Turkey will impose a further 40% tariff on imported vehicles from China to prevent possible worsening of its balance of trade and safeguard local car manufacturers, the ministry of commerce said on Saturday.
China is currently facing increased trade pressures across the globe due to the increase in its exports of electric cars, which are allegedly heavily subsidized by Beijing to prop up its ailing economy. The European commission is expected to decide next week whether to initiate provisional additional duties or not.
According to a decree published in Turkey’s Official Gazette, the new additional duty will be $7,000 per vehicle at least, starting from July 7.
The trade ministry states that this is one of several measures that have been put into place as part of an effort to revitalize and shore up domestic production through increased competition for conventional and hybrid passenger vehicle imports from China.
The ministerial statement also said that it considered current account deficit targets and attempts aimed at encouraging domestic investment and production when taking the decision about imposition of additional duties.

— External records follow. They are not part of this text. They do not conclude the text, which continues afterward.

module systolic_array(
  input [7:0] inp_west0, inp_west4, inp_west8, inp_west12, 
  input [7:0] inp_north0, inp_north1, inp_north2, inp_north3, 
  input clk, 
  input rst, 
  output [15:0] out00, out01, out02, out03, 
  output [15:0] out04, out05, out06, out07, 
  output [15:0] out08, out09, out10, out11, 
  output [15:0] out12, out13, out14, out15, 
  output reg done
);
  wire [7:0] s0_0, s0_1, s0_2, s0_3;
  wire [7:0] e0_0, e0_1, e0_2, e0_3;
  wire [15:0] r0_0, r0_1, r0_2, r0_3;
  wire [7:0] s1_0, s1_1, s1_2, s1_3;
  wire [7:0] e1_0, e1_1, e1_2, e1_3;
  wire [15:0] r1_0, r1_1, r1_2, r1_3;
  wire [7:0] s2_0, s2_1, s2_2, s2_3;
  wire [7:0] e2_0, e2_1, e2_2, e2_3;
  wire [15:0] r2_0, r2_1, r2_2, r2_3;
  wire [7:0] s3_0, s3_1, s3_2, s3_3;
  wire [7:0] e3_0, e3_1, e3_2, e3_3;
  wire [15:0] r3_0, r3_1, r3_2, r3_3;
  PE pe00 (
    .inp_north(inp_north0),
    .inp_west(inp_west0),
    .clk(clk),
    .rst(rst),
    .outp_south(s0_0),
    .outp_east(e0_0),
    .result(r0_0)
  );
  PE pe01 (
    .inp_north(inp_north1),
    .inp_west(e0_0),       
    .clk(clk),
    .rst(rst),
    .outp_south(s0_1),
    .outp_east(e0_1),
    .result(r0_1)
  );
  PE pe02 (
    .inp_north(inp_north2),
    .inp_west(e0_1),       
    .clk(clk),
    .rst(rst),
    .outp_south(s0_2),
    .outp_east(e0_2),
    .result(r0_2)
  );
  PE pe03 (
    .inp_north(inp_north3),
    .inp_west(e0_2),       
    .clk(clk),
    .rst(rst),
    .outp_south(s0_3),
    .outp_east(e0_3),
    .result(r0_3)
  );
  PE pe10 (
    .inp_north(s0_0),      
    .inp_west(inp_west4),
    .clk(clk),
    .rst(rst),
    .outp_south(s1_0),
    .outp_east(e1_0),
    .result(r1_0)
  );
  PE pe11 (
    .inp_north(s0_1),      
    .inp_west(e1_0),       
    .clk(clk),
    .rst(rst),
    .outp_south(s1_1),
    .outp_east(e1_1),
    .result(r1_1)
  );
  PE pe12 (
    .inp_north(s0_2),      
    .inp_west(e1_1),       
    .clk(clk),
    .rst(rst),
    .outp_south(s1_2),
    .outp_east(e1_2),
    .result(r1_2)
  );
  PE pe13 (
    .inp_north(s0_3),      
    .inp_west(e1_2),       
    .clk(clk),
    .rst(rst),
    .outp_south(s1_3),
    .outp_east(e1_3),
    .result(r1_3)
  );
  PE pe20 (
    .inp_north(s1_0),      
    .inp_west(inp_west8),
    .clk(clk),
    .rst(rst),
    .outp_south(s2_0),
    .outp_east(e2_0),
    .result(r2_0)
  );
  PE pe21 (
    .inp_north(s1_1),      
    .inp_west(e2_0),       
    .clk(clk),
    .rst(rst),
    .outp_south(s2_1),
    .outp_east(e2_1),
    .result(r2_1)
  );
  PE pe22 (
    .inp_north(s1_2),      
    .inp_west(e2_1),       
    .clk(clk),
    .rst(rst),
    .outp_south(s2_2),
    .outp_east(e2_2),
    .result(r2_2)
  );
  PE pe23 (
    .inp_north(s1_3),      
    .inp_west(e2_2),       
    .clk(clk),
    .rst(rst),
    .outp_south(s2_3),
    .outp_east(e2_3),
    .result(r2_3)
  );
  PE pe30 (
    .inp_north(s2_0),      
    .inp_west(inp_west12),
    .clk(clk),
    .rst(rst),
    .outp_south(s3_0),
    .outp_east(e3_0),
    .result(r3_0)
  );
  PE pe31 (
    .inp_north(s2_1),      
    .inp_west(e3_0),       
    .clk(clk),
    .rst(rst),
    .outp_south(s3_1),
    .outp_east(e3_1),
    .result(r3_1)
  );
  PE pe32 (
    .inp_north(s2_2),      
    .inp_west(e3_1),       
    .clk(clk),
    .rst(rst),
    .outp_south(s3_2),
    .outp_east(e3_2),
    .result(r3_2)
  );
  PE pe33 (
    .inp_north(s2_3),      
    .inp_west(e3_2),       
    .clk(clk),
    .rst(rst),
    .outp_south(s3_3),
    .outp_east(e3_3),
    .result(r3_3)
  );
  assign out00 = r0_0;
  assign out01 = r0_1;
  assign out02 = r0_2;
  assign out03 = r0_3;
  assign out04 = r1_0;
  assign out05 = r1_1;
  assign out06 = r1_2;
  assign out07 = r1_3;
  assign out08 = r2_0;
  assign out09 = r2_1;
  assign out10 = r2_2;
  assign out11 = r2_3;
  assign out12 = r3_0;
  assign out13 = r3_1;
  assign out14 = r3_2;
  assign out15 = r3_3;
  assign done = 1'b0;
endmodule
==> ./run.sh <==
#!/bin/bash
# OpenROAD 26Q1-2900-gdf79404cd8, Yosys 0.63+post, stock flow scripts
make -C /OpenROAD-flow-scripts/flow DESIGN_CONFIG=/design/flow/config.mk WORK_HOME=/design/flow/orfs finish
==> ./config.mk <==
export PLATFORM = sky130hd
export DESIGN_NAME = systolic_array
export DESIGN_NICKNAME = systolic_array
export VERILOG_FILES = /design/flow/design.v
export SDC_FILE = /design/flow/constraint.sdc
export NUM_CORES = 4
export LEC_CHECK = 1
export CORE_UTILIZATION = 50
==> ./constraint.sdc <==
current_design systolic_array

set clk_period 5.8
set clk_io_pct 0.2

create_clock -name clk0 -period $clk_period [get_ports {clk}]

set non_clock_inputs [all_inputs -no_clocks]
set_input_delay [expr $clk_period * $clk_io_pct] -clock clk0 $non_clock_inputs
set_output_delay [expr $clk_period * $clk_io_pct] -clock clk0 [all_outputs]
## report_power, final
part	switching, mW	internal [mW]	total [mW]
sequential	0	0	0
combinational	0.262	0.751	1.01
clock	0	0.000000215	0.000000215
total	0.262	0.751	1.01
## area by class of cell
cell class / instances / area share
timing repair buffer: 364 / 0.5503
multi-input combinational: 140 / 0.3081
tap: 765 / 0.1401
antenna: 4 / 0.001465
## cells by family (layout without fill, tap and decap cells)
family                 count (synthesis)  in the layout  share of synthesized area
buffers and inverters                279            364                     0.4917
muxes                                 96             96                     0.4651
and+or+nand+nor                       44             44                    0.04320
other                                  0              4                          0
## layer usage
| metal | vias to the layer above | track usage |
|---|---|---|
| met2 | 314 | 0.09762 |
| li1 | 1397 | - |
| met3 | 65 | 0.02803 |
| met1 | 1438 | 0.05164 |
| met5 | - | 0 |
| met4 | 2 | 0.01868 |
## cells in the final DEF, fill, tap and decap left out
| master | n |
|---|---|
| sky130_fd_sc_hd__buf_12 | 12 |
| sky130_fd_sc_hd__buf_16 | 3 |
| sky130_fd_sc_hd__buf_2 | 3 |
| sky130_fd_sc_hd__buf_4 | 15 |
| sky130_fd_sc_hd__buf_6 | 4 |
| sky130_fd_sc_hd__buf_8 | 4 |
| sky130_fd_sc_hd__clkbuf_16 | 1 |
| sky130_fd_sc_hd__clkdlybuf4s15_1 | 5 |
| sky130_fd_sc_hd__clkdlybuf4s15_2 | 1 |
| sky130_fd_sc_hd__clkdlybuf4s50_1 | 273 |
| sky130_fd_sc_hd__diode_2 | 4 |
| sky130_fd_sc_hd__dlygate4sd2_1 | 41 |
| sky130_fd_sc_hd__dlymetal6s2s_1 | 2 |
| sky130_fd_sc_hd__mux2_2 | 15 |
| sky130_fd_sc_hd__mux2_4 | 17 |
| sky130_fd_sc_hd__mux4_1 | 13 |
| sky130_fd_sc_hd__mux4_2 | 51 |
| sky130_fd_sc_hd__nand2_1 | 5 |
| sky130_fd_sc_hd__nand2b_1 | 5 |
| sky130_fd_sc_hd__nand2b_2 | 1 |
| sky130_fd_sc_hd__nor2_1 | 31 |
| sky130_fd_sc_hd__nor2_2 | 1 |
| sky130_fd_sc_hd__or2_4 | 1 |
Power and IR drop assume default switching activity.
`design.v`:
```
interface bmem_itf(
    input   bit         clk,
    input   bit         rst
);
    logic   [31:0]      addr;
    logic               read;
    logic               write;
    logic   [63:0]      rdata;
    logic   [63:0]      wdata;
    logic               resp;
    bit                 error = 1'b0;
    modport dut (
        input           clk,
        input           rst,
        output          addr,
        output          read,
        output          write,
        input           rdata,
        output          wdata,
        input           resp
    );
    modport mem (
        input           clk,
        input           rst,
        input           addr,
        input           read,
        input           write,
        output          rdata,
        input           wdata,
        output          resp,
        output          error
    );
    modport mon (
        input           clk,
        input           rst,
        input           addr,
        input           read,
        input           write,
        input           rdata,
        input           wdata,
        input           resp,
        output          error
    );
endinterface
interface mem_itf(
    input   bit         clk,
    input   bit         rst
);
    logic   [31:0]      addr;
    logic               read;
    logic               write;
    logic   [3:0]       wmask;
    logic   [31:0]      rdata;
    logic   [31:0]      wdata;
    logic               resp;
    bit                 error = 1'b0;
    modport dut (
        input           clk,
        input           rst,
        output          addr,
        output          read,
        output          write,
        output          wmask,
        input           rdata,
        output          wdata,
        input           resp
    );
    modport mem (
        input           clk,
        input           rst,
        input           addr,
        input           read,
        input           write,
        input           wmask,
        output          rdata,
        input           wdata,
        output          resp,
        output          error
    );
    modport mon (
        input           clk,
        input           rst,
        input           addr,
        input           read,
        input           write,
        input           wmask,
        input           rdata,
        input           wdata,
        input           resp,
        output          error
    );
endinterface
interface mon_itf(
    input   bit             clk,
    input   bit             rst
);
            logic           valid;
            logic   [63:0]  order;
            logic   [31:0]  inst;
            logic           halt;
            logic   [4:0]   rs1_addr;
            logic   [4:0]   rs2_addr;
            logic   [31:0]  rs1_rdata;
            logic   [31:0]  rs2_rdata;
            logic   [4:0]   rd_addr;
            logic   [31:0]  rd_wdata;
            logic   [31:0]  pc_rdata;
            logic   [31:0]  pc_wdata;
            logic   [31:0]  mem_addr;
            logic   [3:0]   mem_rmask;
            logic   [3:0]   mem_wmask;
            logic   [31:0]  mem_rdata;
            logic   [31:0]  mem_wdata;
            bit             error = 1'b0;
endinterface
module cacheline_adaptor
(
    input clk,
    input rst,
    input logic [255:0] line_i,
    output logic [255:0] line_o,
    input logic [31:0] address_i,
    input read_i,
    input write_i,
    output logic resp_o,
    input logic [63:0] burst_i,
    output logic [63:0] burst_o,
    output logic [31:0] address_o,
    output logic read_o,
    output logic write_o,
    input resp_i
);
    logic [7:0] state_counter;
    always_ff @(posedge clk)
    begin
        if(rst)
        begin
	    read_o=0;
	    write_o=0;
            state_counter =0;
        end
        else
        begin
            case(state_counter)
                0:
                begin
                    if(read_i == 1)
                    begin
                        read_o =1;
                        write_o=0;
                        address_o = address_i;
                        if(resp_i)
                        begin
                          state_counter=2;
                          line_o[63:0] = burst_i;
                        end
                        else
                          state_counter =1;
                    end
                    else if (write_i ==1)
                    begin
                        read_o = 1'b0;
                        write_o = 1'b1;
                        address_o = address_i;
                        state_counter = 6;
                        burst_o = line_i[63:0];
                    end
                end
                1:
                begin
                    if(resp_i == 1)
                    begin
                        line_o[63:0] = burst_i;
                        state_counter=2;
                    end
                end
                2:
                begin
                    if(resp_i == 1)
                    begin
                        line_o[127:64] = burst_i;
                        state_counter=3;
                    end
                end
                3:
                begin
                    if(resp_i == 1)
                    begin
                        line_o[191:128] = burst_i;
                        state_counter=4;
                    end
                end
                4:
                begin
                    if(resp_i ==1)
                    begin
                        line_o[255:192] = burst_i;
						state_counter=5;
                        resp_o =1;
						read_o=0;
                    end
                end
                5:
                begin
                    state_counter=0;
                    resp_o=0;
                    read_o=0;
                end
                6:
                begin
                    if(resp_i==1)
                      begin
                          burst_o = line_i[63:0];
                          state_counter=7;
                      end
                end
                7:
                begin
                    if(resp_i==1)
                      begin
                          burst_o = line_i[127:64];
                          state_counter=8;
                      end
                end
                8:
                begin
                    if(resp_i==1)
                      begin
                          burst_o = line_i[191:128];
                          state_counter=9;
                      end
                end
                9:
                begin
                    if(resp_i==1)
                      begin
                          burst_o = line_i[255:192];
                          resp_o = 1;
                          state_counter=10;
						  write_o=0;
                      end
                end
                10:
                begin
                          write_o =0;
                          resp_o=0;
                          state_counter=0;
                end
		default:
		begin
			read_o =0;
			write_o =0;
		end
            endcase
        end
    end
endmodule : cacheline_adaptor
```
`run.sh`:
```
#!/bin/bash
# OpenROAD 26Q1-2900-gdf79404cd8, Yosys 0.63+post, stock flow scripts
make -C /OpenROAD-flow-scripts/flow DESIGN_CONFIG=/design/flow/config.mk WORK_HOME=/design/flow/orfs finish
```
`config.mk`:
```
export PLATFORM = sky130hd
export DESIGN_NAME = cacheline_adaptor
export DESIGN_NICKNAME = cacheline_adaptor
export VERILOG_FILES = /design/flow/design.v
export SDC_FILE = /design/flow/constraint.sdc
export NUM_CORES = 4
export LEC_CHECK = 1
export CORE_AREA = 10 10 314 314
export DIE_AREA = 0 0 324 324
```
`constraint.sdc`:
```
current_design cacheline_adaptor

set clk_period 14.1
set clk_io_pct 0.2

create_clock -name clk0 -period $clk_period [get_ports {clk}]

set non_clock_inputs [all_inputs -no_clocks]
set_input_delay [expr $clk_period * $clk_io_pct] -clock clk0 $non_clock_inputs
set_output_delay [expr $clk_period * $clk_io_pct] -clock clk0 [all_outputs]
```
==> out/results.env <==
DETAIL_ROUTE.VIAS_PER_CELL=3.78
CLOCK.FMAX_MHz=197
CRIT_TOP_CELL='sky130_fd_sc_hd__buf_4'
AREA_DELTA_SYNTH_FINAL_PCT=78.4
STD_CELL_ROWS=111
DP.FINAL_HPWL_UM=56500
CTS_SETUP_BUFFERS=0
TIMING.HOLD.WORST_PATH_DEPTH=2
CRITICAL_PATH_SOURCE='resp_i'
FIN_SETUP_TNS_PS=0
GP_ROUTABILITY_CONGESTION=0.897
VDD_DROP_MAX_V=0.0000614
CTS_RESIZED=0
PORT_BUFFERS=711
NUMBER_OF_GLOBAL_ROUTE_VIAS_BEFORE_REPAIR=10300
TOP_CELL_AREA_SHARE=0.845
SYN_AREA_UM2=12500
WIRE_PER_INST_UM=26.5
FILLER_CELL_COUNT=9426
LEAKAGEPOWER_nW=7.19
CTS_BUFFERS=40
WARNING_COUNT=25
GR-TOTAL-OVERFLOW=0
GRT_FIRST_PASS_WIRELENGTH_UM=90300
SYNTH_DOMINANT_CELL_COUNT='sky130_fd_sc_hd__edfxtp_1'
RUN_STATUS='finished, final reports clean'
HOLD_START='read_o$_SDFFE_PP0P_'
WORST_PATH_MAX_DELAY_CELL='sky130_fd_sc_hd__clkdlybuf4s50_1'
SYNTHTOPCELLSBYAREA='sky130_fd_sc_hd__edfxtp_1 (84%), sky130_fd_sc_hd__a222oi_1 (5.1%), sky130_fd_sc_hd__a21oi_1 (2.8%)'
VIAS=9823
CRIT_PATH_BUFFERS_INVERTERS=3
RRSETUPSLACK_PS=11030
HOLDCRITPATHCLASS='flop to flop'
MAX-CAP-VIOLATIONS=0
PATH_CLASS='primary input to flop'
GROUTE.USAGE.OVERALL=0.128
WORSTSETUPENDPOINTTYPE='flop'
FLOORPLAN.IO_PINS=712
GRT_ANTENNA_BEFORE_REPAIR=35
TALLY_OF_NON_FILLER_CELLS_IN_THE_FINAL_LAYOUT=2600
SYNTH-ASYNC-RESET-RATIO=0
FINAL-MAX-SLEW-VIOLATION-COUNT=0
POSTSYNTHSEQSHARE=0.866
SYNTH_STAT.CELLS=647
CTS_HOLD_BUFFERS=0
SYNTH_CELLS=647
CTS-ROOT-BUF='sky130_fd_sc_hd__clkbuf_16'
ARRIVAL_WORST_ENDPOINT_PS=5270
REMAINING_DRC_ERRORS=0
CRIT_FAMILY='buffers and inverters'
NUMCLOCKSINKS=366
ENABLE_FLOP_CELLS=353
ANTENNA_LEFT=0
YOSYS_REGISTER_BITS=366
SLEW_HEADROOM=0.461
HIGHEST_CELL_DELAY_ON_THE_WORST_TIMING_PATH_PS=790
FP_UTIL=0.137
REPORT.FINAL.SETUP_VIOL=0
CP_MAX_FO=35
GRT_START_MAX_NET_PINS=58
DRTITER0DRC=960
AREA_FIGURE_IN_THE_YOSYS_STAT_OUTPUT_UM2=12500
DOMINANTREGCELLSYNTH='sky130_fd_sc_hd__edfxtp_1'
POWER_DENSITY_nW_PER_UM2=109
WORST_HOLD_PATH.ENDPOINT='read_o$_SDFFE_PP0P_'
SYN_AREA_PER_CELL_UM2=19.4
FLOORPLAN.DIE.WIDTH_UM=324
CTS.REPORTEDPATHS.CLKPINSLEW_PS=60
CLKLATENCYLATEPIN_PS=590
RR_ENDPOINT='burst_o[59]$_DFFE_PP_'
FIRST_PASS_DETAILED_ROUTE_ITERATION_TOTAL=10
REQUIRED_TIME_AT_THE_ENDPOINT_OF_THE_CRITICAL_PATH_PS=14290
CRIT-REG2REG-LAUNCH='state_counter[1]$_DFF_P_'
HTREE_LEVELS=2
TIMING.CRITICAL_PATH.FROM_TYPE='primary input'
MIN_PERIOD_PS=5080
POST_ROUTE_TOTAL_POWER_mW=2.45
PATH_CELLS='clkdlybuf4s50_1 -> nor2b_1 -> nor2b_4 -> buf_4 -> buf_4'
CTS_TREE='done'
WORST_SETUP_SLACK_AFTER_PLACEMENT_PS=8480
TIMING.CLOCK.SKEW_PS=31.2
DRIVE_GT1_FRAC=0.0597
CORE_OUTLINE_AREA_UM2=91700
CTS.PATH.MAX_BUFFERS=3
TIGHTESTPINTRANSITION_PS=808
DESIGN.DIE.AREA_UM2=105000
SYNTHESIS.YOSYS.WARNINGS=1
DP.CELLS=2520
TOP_CELLS_BY_COUNT='sky130_fd_sc_hd__edfxtp_1 (353), sky130_fd_sc_hd__nor2_1 (77), sky130_fd_sc_hd__a21oi_1 (69)'
RSZ0062_AT_GRT='no'
DIE_HEIGHT_UM=324
POST-ROUTE-PERIOD-UTIL=0.360
WORSTREGTOREGCELLS=6
SYNTH.LIB_CELLS_USED.DISTINCT=25
TOTALWIRELENGTH_UM=68900
POST-ROUTE-WORST-SETUP-SLACK_PS=9020
SYNTH_AREA_LEADER_CELL='sky130_fd_sc_hd__edfxtp_1'
TIMING.FINAL.HOLD_VIOLATIONS=0
worst max path at each step:
stage | to | slack, ps | depth (start not counted)
global route | line_o[31]$_DFFE_PP_ | 8860 | 5
finish | line_o[61]$_DFFE_PP_ | 9020 | 5
CTS | line_o[31]$_DFFE_PP_ | 9070 | 5
state kept, by name, indices dropped and copies added (netlist names):
name and cells:
line_o 256, burst_o 64, address_o 32, state_counter 11
read_o 1, resp_o 1, write_o 1
per-stage QoR:
stage | instance area [um2] | hold slack, ps | utilization
after floorplan | 12500 | 437 | -
after global placement | 21100 | 473 | 0.230
after detailed placement | 21100 | 472 | 0.230
after CTS | 22400 | 486 | 0.244
after global routing | 22400 | 509 | 0.244
final | 22400 | 481 | 0.244
cell usage in the layout, fill, tap and decap left out, types with 7 or more instances in the layout:
cell                              netlist  layout
sky130_fd_sc_hd__clkdlybuf4s50_1        0     711
sky130_fd_sc_hd__edfxtp_1             353     353
sky130_fd_sc_hd__nor2_1                77      77
sky130_fd_sc_hd__a21oi_1               69      69
sky130_fd_sc_hd__a222oi_1              64      64
sky130_fd_sc_hd__clkbuf_16              0      40
sky130_fd_sc_hd__buf_4                  0      14
sky130_fd_sc_hd__dfxtp_1               13      10
sky130_fd_sc_hd__clkbuf_1              15       8
sky130_fd_sc_hd__diode_2                0       7
sky130_fd_sc_hd__clkinv_2               0       7
sky130_fd_sc_hd__clkinv_1               0       7
area by class of cell:
cell class	count	area [um2]	share of cell area
Antenna cell	7	17.5	0.000783
Clock buffer	51	1070	0.0479
Clock inverter	22	168	0.00749
Multi-Input combinational cell	243	1550	0.0690
Sequential cell	366	10900	0.486
Tap cell	1186	1480	0.0663
Timing Repair Buffer	725	7220	0.323
tightest hold or removal path, delay by kind of cell (launching register included):
kind	cells	cell delay, ps
flops	1	310
simple gates	1	60
mux	1	60
report_power, final:
| group | total [mW] | switching, mW | leakage, nW | internal, mW |
|---|---|---|---|---|
| registers | 1.23 | 0.00906 | 3.31 | 1.22 |
| logic | 0.213 | 0.0822 | 3.28 | 0.131 |
| clock network | 1.00 | 0.442 | 0.603 | 0.561 |
routing by layer:
| metal | global-route usage | routed length [um] |
|---|---|---|
| met3 | 0.0769 | 10500 |
| met2 | 0.185 | 29500 |
| met5 | 0 | 188 |
| met1 | 0.166 | 27000 |
| met4 | 0.0271 | 1750 |
kinds of logic after synthesis:
| logic type | count (synthesis) | share of synthesized area |
|---|---|---|
| AND/OR/NAND/NOR | 101 | 0.0362 |
| buffers and inverters | 38 | 0.0132 |
| flip-flops | 366 | 0.866 |
| multiplexers | 5 | 0.00399 |
| AND-OR/OR-AND | 137 | 0.0810 |
Power is estimated from default activity; no workload was simulated.
interface mem_itf(
    input   bit         clk,
    input   bit         rst
);
    logic   [31:0]      addr;
    logic               read;
    logic               write;
    logic   [3:0]       wmask;
    logic   [31:0]      rdata;
    logic   [31:0]      wdata;
    logic               resp;
    bit                 error = 1'b0;
    modport dut (
        input           clk,
        input           rst,
        output          addr,
        output          read,
        output          write,
        output          wmask,
        input           rdata,
        output          wdata,
        input           resp
    );
    modport mem (
        input           clk,
        input           rst,
        input           addr,
        input           read,
        input           write,
        input           wmask,
        output          rdata,
        input           wdata,
        output          resp,
        output          error
    );
    modport mon (
        input           clk,
        input           rst,
        input           addr,
        input           read,
        input           write,
        input           wmask,
        input           rdata,
        input           wdata,
        input           resp,
        output          error
    );
endinterface
interface mon_itf(
    input   bit             clk,
    input   bit             rst
);
            logic           valid;
            logic   [63:0]  order;
            logic   [31:0]  inst;
            logic           halt;
            logic   [4:0]   rs1_addr;
            logic   [4:0]   rs2_addr;
            logic   [31:0]  rs1_rdata;
            logic   [31:0]  rs2_rdata;
            logic   [4:0]   rd_addr;
            logic   [31:0]  rd_wdata;
            logic   [31:0]  pc_rdata;
            logic   [31:0]  pc_wdata;
            logic   [31:0]  mem_addr;
            logic   [3:0]   mem_rmask;
            logic   [3:0]   mem_wmask;
            logic   [31:0]  mem_rdata;
            logic   [31:0]  mem_wdata;
            bit             error = 1'b0;
endinterface
module ff_array #(
            parameter               s_index     = 4,
            parameter               width       = 1
)(
    input   logic                   clk0,
    input   logic                   rst0,
    input   logic                   csb0,
    input   logic                   web0,
    input   logic   [s_index-1:0]   addr0,
    input   logic   [width-1:0]     din0,
    output  logic   [width-1:0]     dout0
);
            localparam              num_sets    = 2**s_index;
            logic   [width-1:0]     internal_array [num_sets];
    always_ff @(posedge clk0) begin
        if (rst0) begin
            for (int i = 0; i < num_sets; ++i) begin
                internal_array[i] <= '0;
            end
        end else begin
            if (!csb0) begin
                if (!web0) begin
                    internal_array[addr0] <= din0;
                    dout0 <= din0;
                end else begin
                    dout0 <= internal_array[addr0];
                end
            end
        end
    end
endmodule : ff_array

It added that if the calculated 40% tariff, which would amount up from price is anything lower than $7000 then thus minimum rate will be applied since it should be at least $7000.
By imposing extra tariffs on Chinese EVs in 2023, Turkey also imposed some rules about EV maintenance and service provision there after all these years.
The government wants more production and export aimed at reducing chronic current account deficit of $45.2 billion recorded last year.